:: Activity ::
Please write out exactly the lines of the data below from the line holding "linefeed_state_field_next = linefeed_state_field_reg;" through the line holding "ADDR_RING_CONTROL: ring_control_next = reg_wdata;", and leave out the rest.

:: Records drawn from a dataset ::
-.-.-
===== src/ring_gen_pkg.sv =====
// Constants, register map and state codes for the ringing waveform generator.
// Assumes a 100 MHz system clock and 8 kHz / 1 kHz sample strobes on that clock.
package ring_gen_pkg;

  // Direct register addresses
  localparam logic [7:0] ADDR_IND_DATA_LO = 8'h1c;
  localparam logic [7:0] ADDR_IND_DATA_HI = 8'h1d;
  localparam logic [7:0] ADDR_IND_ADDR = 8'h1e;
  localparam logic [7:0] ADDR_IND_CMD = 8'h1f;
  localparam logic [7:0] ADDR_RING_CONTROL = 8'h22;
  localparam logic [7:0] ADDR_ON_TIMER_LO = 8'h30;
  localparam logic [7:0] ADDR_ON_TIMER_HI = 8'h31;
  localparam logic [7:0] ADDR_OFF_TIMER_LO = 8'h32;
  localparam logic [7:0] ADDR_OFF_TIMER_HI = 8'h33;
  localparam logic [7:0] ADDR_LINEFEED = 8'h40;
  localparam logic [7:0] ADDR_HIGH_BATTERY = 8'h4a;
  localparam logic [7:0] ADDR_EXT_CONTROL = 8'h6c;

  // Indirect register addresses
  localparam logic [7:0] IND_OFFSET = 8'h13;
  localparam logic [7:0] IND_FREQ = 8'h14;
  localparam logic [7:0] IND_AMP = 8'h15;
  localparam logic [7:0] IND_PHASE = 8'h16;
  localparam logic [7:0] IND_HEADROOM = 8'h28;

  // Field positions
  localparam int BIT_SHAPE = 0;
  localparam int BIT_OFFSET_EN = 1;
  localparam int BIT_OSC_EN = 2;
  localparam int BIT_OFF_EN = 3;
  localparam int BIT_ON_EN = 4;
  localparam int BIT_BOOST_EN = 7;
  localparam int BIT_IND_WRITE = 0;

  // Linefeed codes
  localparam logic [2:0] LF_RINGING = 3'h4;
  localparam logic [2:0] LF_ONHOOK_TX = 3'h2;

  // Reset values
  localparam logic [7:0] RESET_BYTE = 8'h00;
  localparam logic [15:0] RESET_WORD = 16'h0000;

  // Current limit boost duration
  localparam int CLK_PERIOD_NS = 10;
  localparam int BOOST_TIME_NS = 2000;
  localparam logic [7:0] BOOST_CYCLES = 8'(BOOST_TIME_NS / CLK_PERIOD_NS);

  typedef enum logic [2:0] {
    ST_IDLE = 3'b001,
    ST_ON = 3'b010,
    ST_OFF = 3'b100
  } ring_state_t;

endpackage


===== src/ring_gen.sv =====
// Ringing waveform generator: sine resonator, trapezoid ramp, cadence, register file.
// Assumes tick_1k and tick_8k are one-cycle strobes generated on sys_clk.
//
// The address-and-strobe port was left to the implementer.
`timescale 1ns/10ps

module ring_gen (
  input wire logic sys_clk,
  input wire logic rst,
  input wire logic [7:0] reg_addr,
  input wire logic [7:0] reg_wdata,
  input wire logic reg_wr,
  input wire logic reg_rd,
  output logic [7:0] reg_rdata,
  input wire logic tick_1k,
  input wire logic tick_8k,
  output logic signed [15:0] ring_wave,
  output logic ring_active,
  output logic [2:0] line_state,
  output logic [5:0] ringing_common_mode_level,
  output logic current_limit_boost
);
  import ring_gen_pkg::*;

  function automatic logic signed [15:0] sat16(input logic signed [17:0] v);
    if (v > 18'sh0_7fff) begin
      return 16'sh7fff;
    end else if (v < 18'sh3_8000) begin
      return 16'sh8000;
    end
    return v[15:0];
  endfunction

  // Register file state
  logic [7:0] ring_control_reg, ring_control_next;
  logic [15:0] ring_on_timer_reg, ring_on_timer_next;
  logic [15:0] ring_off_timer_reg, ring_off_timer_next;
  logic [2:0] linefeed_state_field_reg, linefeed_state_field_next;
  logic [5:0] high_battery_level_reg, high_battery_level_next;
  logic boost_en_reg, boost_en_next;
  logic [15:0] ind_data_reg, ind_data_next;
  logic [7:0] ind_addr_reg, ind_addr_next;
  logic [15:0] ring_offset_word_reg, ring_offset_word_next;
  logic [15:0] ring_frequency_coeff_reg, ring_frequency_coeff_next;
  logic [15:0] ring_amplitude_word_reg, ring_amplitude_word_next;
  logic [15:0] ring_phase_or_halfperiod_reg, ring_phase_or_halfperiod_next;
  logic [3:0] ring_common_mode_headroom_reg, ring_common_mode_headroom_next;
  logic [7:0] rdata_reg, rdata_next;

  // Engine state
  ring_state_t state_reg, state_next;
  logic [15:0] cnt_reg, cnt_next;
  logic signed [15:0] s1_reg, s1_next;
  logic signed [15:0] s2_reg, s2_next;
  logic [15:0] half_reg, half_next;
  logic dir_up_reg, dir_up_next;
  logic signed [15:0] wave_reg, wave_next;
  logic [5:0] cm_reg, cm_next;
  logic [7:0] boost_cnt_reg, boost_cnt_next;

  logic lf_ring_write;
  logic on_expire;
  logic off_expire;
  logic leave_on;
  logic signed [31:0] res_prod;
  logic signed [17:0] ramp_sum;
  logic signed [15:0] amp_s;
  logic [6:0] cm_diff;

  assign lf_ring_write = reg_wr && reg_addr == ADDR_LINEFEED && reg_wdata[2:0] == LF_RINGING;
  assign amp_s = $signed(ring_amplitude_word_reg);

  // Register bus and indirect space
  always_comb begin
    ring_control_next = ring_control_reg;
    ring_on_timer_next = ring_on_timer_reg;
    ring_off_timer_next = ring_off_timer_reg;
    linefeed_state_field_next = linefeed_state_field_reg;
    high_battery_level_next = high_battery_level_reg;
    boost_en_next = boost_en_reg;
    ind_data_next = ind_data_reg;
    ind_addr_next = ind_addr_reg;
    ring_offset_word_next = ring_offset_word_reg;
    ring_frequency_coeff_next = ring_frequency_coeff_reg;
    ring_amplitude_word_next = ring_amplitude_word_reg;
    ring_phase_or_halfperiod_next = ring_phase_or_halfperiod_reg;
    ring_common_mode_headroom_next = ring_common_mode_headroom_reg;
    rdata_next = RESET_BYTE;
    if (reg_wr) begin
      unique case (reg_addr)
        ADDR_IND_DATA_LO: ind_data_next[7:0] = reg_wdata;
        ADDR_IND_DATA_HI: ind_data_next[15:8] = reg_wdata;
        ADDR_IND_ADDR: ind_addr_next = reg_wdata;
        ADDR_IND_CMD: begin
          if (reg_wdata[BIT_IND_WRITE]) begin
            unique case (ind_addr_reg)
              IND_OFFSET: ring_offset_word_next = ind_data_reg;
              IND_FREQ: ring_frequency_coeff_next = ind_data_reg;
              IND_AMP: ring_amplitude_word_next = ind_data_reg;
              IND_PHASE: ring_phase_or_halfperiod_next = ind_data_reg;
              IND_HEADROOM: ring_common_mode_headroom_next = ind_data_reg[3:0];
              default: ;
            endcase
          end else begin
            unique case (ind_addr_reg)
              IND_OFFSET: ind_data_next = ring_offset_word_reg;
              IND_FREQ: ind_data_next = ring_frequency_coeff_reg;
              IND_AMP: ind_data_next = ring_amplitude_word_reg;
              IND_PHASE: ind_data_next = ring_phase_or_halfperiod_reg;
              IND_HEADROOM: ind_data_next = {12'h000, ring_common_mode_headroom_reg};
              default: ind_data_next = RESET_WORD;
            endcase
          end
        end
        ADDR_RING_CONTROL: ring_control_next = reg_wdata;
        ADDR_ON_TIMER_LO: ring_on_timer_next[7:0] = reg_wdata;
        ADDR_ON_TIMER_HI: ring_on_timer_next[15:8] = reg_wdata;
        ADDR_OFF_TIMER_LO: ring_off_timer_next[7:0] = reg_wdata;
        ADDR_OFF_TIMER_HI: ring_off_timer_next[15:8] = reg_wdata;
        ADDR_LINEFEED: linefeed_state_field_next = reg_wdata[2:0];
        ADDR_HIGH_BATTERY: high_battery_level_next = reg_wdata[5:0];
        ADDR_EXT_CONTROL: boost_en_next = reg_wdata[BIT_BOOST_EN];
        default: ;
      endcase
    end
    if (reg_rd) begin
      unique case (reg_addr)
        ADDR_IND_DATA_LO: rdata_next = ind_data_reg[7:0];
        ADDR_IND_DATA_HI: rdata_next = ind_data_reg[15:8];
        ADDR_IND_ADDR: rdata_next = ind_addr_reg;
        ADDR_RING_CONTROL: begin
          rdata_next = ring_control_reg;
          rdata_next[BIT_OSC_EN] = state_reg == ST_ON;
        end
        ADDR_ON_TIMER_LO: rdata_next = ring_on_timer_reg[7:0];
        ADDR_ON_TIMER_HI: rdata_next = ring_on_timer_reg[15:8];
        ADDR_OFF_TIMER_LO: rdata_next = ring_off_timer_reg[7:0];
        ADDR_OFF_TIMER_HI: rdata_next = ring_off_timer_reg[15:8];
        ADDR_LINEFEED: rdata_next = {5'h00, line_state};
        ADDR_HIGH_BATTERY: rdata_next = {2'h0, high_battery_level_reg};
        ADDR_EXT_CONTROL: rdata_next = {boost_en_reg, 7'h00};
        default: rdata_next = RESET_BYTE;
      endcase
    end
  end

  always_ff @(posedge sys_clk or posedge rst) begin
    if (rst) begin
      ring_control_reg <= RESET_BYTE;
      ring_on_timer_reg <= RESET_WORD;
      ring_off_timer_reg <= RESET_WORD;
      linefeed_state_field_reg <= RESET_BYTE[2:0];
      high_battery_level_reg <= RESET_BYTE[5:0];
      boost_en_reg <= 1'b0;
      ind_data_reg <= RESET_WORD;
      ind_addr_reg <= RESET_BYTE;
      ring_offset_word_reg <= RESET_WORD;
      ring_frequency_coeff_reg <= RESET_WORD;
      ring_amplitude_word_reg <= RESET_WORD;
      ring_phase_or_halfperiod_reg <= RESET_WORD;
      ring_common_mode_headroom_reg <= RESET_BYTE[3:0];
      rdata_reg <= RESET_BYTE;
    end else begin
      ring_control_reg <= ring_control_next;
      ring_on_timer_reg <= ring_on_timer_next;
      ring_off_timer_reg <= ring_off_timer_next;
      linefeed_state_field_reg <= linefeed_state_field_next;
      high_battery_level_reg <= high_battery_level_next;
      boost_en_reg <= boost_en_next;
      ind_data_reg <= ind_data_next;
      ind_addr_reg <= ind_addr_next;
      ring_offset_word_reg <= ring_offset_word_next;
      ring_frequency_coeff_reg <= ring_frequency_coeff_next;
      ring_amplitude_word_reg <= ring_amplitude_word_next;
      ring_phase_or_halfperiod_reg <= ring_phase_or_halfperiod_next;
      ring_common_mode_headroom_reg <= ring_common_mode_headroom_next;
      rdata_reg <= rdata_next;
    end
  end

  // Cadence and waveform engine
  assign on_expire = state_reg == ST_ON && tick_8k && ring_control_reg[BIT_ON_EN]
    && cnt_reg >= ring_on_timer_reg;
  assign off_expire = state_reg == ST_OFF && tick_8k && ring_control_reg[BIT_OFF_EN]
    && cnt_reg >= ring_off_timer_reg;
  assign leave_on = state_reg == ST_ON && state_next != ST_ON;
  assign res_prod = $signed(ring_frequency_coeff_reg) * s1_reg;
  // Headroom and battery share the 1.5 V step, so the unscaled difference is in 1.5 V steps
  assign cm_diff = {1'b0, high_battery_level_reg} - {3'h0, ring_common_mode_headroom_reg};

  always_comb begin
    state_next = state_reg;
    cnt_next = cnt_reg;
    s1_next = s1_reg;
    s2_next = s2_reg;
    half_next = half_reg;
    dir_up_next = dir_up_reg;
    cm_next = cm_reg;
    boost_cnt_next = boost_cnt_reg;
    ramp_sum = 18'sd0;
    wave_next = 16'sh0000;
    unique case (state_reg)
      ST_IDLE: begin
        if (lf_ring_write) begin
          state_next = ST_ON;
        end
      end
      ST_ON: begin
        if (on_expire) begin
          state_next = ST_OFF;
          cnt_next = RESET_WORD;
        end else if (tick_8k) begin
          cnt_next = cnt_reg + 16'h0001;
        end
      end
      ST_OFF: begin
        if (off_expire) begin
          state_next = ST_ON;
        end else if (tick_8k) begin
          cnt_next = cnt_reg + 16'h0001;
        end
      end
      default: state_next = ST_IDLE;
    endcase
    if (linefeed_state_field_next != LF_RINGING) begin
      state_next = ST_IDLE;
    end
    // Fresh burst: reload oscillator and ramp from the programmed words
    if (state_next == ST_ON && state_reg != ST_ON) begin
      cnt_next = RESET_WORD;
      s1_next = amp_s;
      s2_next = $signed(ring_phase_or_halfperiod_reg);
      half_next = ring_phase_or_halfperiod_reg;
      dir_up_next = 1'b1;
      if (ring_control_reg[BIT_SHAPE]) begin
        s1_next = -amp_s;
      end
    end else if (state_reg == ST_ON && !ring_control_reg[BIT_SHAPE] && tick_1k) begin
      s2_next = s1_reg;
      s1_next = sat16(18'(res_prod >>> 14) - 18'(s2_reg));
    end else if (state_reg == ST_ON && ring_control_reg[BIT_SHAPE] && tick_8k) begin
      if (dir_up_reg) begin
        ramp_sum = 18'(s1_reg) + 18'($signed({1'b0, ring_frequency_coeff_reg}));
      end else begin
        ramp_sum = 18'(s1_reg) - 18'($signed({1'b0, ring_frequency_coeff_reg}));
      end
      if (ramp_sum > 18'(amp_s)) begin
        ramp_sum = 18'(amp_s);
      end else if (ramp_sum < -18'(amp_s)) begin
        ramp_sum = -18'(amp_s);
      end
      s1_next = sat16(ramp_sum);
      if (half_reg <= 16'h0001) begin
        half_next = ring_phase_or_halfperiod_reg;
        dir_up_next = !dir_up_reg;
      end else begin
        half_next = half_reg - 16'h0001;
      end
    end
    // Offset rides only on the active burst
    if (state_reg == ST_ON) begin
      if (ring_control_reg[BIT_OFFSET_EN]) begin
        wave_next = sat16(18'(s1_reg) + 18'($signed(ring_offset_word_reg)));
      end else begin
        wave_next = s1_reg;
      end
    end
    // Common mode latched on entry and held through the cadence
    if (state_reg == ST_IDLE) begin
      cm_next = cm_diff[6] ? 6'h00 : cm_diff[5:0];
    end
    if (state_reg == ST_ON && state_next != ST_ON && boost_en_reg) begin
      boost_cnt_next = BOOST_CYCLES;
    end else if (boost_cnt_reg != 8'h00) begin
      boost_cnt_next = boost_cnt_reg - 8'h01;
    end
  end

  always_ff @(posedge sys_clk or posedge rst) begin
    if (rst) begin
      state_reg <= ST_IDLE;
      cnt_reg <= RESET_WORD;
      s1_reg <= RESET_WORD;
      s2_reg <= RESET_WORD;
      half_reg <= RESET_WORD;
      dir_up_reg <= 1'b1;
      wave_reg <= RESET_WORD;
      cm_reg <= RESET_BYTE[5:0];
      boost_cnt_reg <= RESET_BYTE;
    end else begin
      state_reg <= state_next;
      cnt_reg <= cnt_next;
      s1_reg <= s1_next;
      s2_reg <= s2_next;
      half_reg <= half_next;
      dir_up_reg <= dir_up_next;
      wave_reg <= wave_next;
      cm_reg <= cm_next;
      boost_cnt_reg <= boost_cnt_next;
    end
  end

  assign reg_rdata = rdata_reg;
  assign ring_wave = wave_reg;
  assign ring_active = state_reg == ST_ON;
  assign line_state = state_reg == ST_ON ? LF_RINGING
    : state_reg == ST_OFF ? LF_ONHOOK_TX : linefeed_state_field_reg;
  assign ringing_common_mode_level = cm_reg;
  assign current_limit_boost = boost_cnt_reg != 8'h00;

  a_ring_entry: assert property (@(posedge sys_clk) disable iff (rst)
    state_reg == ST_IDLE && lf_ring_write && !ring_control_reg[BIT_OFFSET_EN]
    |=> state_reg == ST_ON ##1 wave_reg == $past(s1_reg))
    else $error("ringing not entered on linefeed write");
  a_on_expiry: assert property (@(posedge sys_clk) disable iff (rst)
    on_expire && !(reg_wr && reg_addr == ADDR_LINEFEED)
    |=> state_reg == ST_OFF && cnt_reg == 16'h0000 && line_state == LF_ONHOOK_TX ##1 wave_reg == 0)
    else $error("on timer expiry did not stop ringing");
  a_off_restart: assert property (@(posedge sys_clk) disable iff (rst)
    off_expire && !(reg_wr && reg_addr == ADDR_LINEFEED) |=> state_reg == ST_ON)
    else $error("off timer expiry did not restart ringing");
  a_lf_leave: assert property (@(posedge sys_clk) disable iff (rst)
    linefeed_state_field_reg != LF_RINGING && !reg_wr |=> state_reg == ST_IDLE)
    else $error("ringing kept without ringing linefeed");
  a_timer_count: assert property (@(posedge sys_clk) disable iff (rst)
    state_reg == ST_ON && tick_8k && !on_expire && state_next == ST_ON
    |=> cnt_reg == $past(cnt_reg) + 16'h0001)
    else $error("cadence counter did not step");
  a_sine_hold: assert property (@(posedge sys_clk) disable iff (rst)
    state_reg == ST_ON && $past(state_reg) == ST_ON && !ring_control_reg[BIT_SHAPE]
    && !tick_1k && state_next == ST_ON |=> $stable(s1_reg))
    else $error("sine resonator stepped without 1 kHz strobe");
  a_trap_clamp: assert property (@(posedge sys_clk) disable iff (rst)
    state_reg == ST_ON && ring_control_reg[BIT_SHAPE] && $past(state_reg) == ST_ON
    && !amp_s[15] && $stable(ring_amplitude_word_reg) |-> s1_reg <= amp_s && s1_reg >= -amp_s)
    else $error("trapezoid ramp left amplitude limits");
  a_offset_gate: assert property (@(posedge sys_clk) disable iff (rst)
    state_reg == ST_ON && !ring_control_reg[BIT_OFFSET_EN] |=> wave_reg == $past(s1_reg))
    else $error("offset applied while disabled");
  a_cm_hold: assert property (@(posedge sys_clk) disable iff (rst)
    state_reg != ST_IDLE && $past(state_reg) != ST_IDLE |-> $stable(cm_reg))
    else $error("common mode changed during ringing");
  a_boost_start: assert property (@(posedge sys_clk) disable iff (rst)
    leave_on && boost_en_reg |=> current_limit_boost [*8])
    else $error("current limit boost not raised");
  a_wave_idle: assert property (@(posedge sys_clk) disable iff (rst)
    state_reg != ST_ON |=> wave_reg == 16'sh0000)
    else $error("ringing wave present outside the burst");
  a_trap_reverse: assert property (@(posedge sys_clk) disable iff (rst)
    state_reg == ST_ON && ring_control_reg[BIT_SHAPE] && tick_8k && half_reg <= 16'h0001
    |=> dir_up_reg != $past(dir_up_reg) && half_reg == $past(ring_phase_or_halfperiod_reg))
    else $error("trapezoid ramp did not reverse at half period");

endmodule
-.-.-
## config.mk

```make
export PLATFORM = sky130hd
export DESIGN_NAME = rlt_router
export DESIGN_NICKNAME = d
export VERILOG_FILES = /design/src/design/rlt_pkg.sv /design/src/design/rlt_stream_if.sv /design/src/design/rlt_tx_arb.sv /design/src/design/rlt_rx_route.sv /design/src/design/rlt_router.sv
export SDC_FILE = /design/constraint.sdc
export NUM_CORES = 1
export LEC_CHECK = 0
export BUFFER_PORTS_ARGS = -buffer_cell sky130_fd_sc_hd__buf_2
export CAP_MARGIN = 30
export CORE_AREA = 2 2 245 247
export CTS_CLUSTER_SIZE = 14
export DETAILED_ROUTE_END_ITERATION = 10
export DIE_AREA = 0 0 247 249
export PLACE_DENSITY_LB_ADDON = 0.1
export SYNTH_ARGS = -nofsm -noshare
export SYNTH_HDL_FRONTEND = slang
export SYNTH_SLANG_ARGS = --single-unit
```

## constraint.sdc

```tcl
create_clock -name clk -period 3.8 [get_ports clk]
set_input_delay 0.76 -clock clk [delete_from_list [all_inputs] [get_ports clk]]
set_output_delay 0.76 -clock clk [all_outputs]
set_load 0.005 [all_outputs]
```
-.-.-
:: Solution ::
    linefeed_state_field_next = linefeed_state_field_reg;
    high_battery_level_next = high_battery_level_reg;
    boost_en_next = boost_en_reg;
    ind_data_next = ind_data_reg;
    ind_addr_next = ind_addr_reg;
    ring_offset_word_next = ring_offset_word_reg;
    ring_frequency_coeff_next = ring_frequency_coeff_reg;
    ring_amplitude_word_next = ring_amplitude_word_reg;
    ring_phase_or_halfperiod_next = ring_phase_or_halfperiod_reg;
    ring_common_mode_headroom_next = ring_common_mode_headroom_reg;
    rdata_next = RESET_BYTE;
    if (reg_wr) begin
      unique case (reg_addr)
        ADDR_IND_DATA_LO: ind_data_next[7:0] = reg_wdata;
        ADDR_IND_DATA_HI: ind_data_next[15:8] = reg_wdata;
        ADDR_IND_ADDR: ind_addr_next = reg_wdata;
        ADDR_IND_CMD: begin
          if (reg_wdata[BIT_IND_WRITE]) begin
            unique case (ind_addr_reg)
              IND_OFFSET: ring_offset_word_next = ind_data_reg;
              IND_FREQ: ring_frequency_coeff_next = ind_data_reg;
              IND_AMP: ring_amplitude_word_next = ind_data_reg;
              IND_PHASE: ring_phase_or_halfperiod_next = ind_data_reg;
              IND_HEADROOM: ring_common_mode_headroom_next = ind_data_reg[3:0];
              default: ;
            endcase
          end else begin
            unique case (ind_addr_reg)
              IND_OFFSET: ind_data_next = ring_offset_word_reg;
              IND_FREQ: ind_data_next = ring_frequency_coeff_reg;
              IND_AMP: ind_data_next = ring_amplitude_word_reg;
              IND_PHASE: ind_data_next = ring_phase_or_halfperiod_reg;
              IND_HEADROOM: ind_data_next = {12'h000, ring_common_mode_headroom_reg};
              default: ind_data_next = RESET_WORD;
            endcase
          end
        end
        ADDR_RING_CONTROL: ring_control_next = reg_wdata;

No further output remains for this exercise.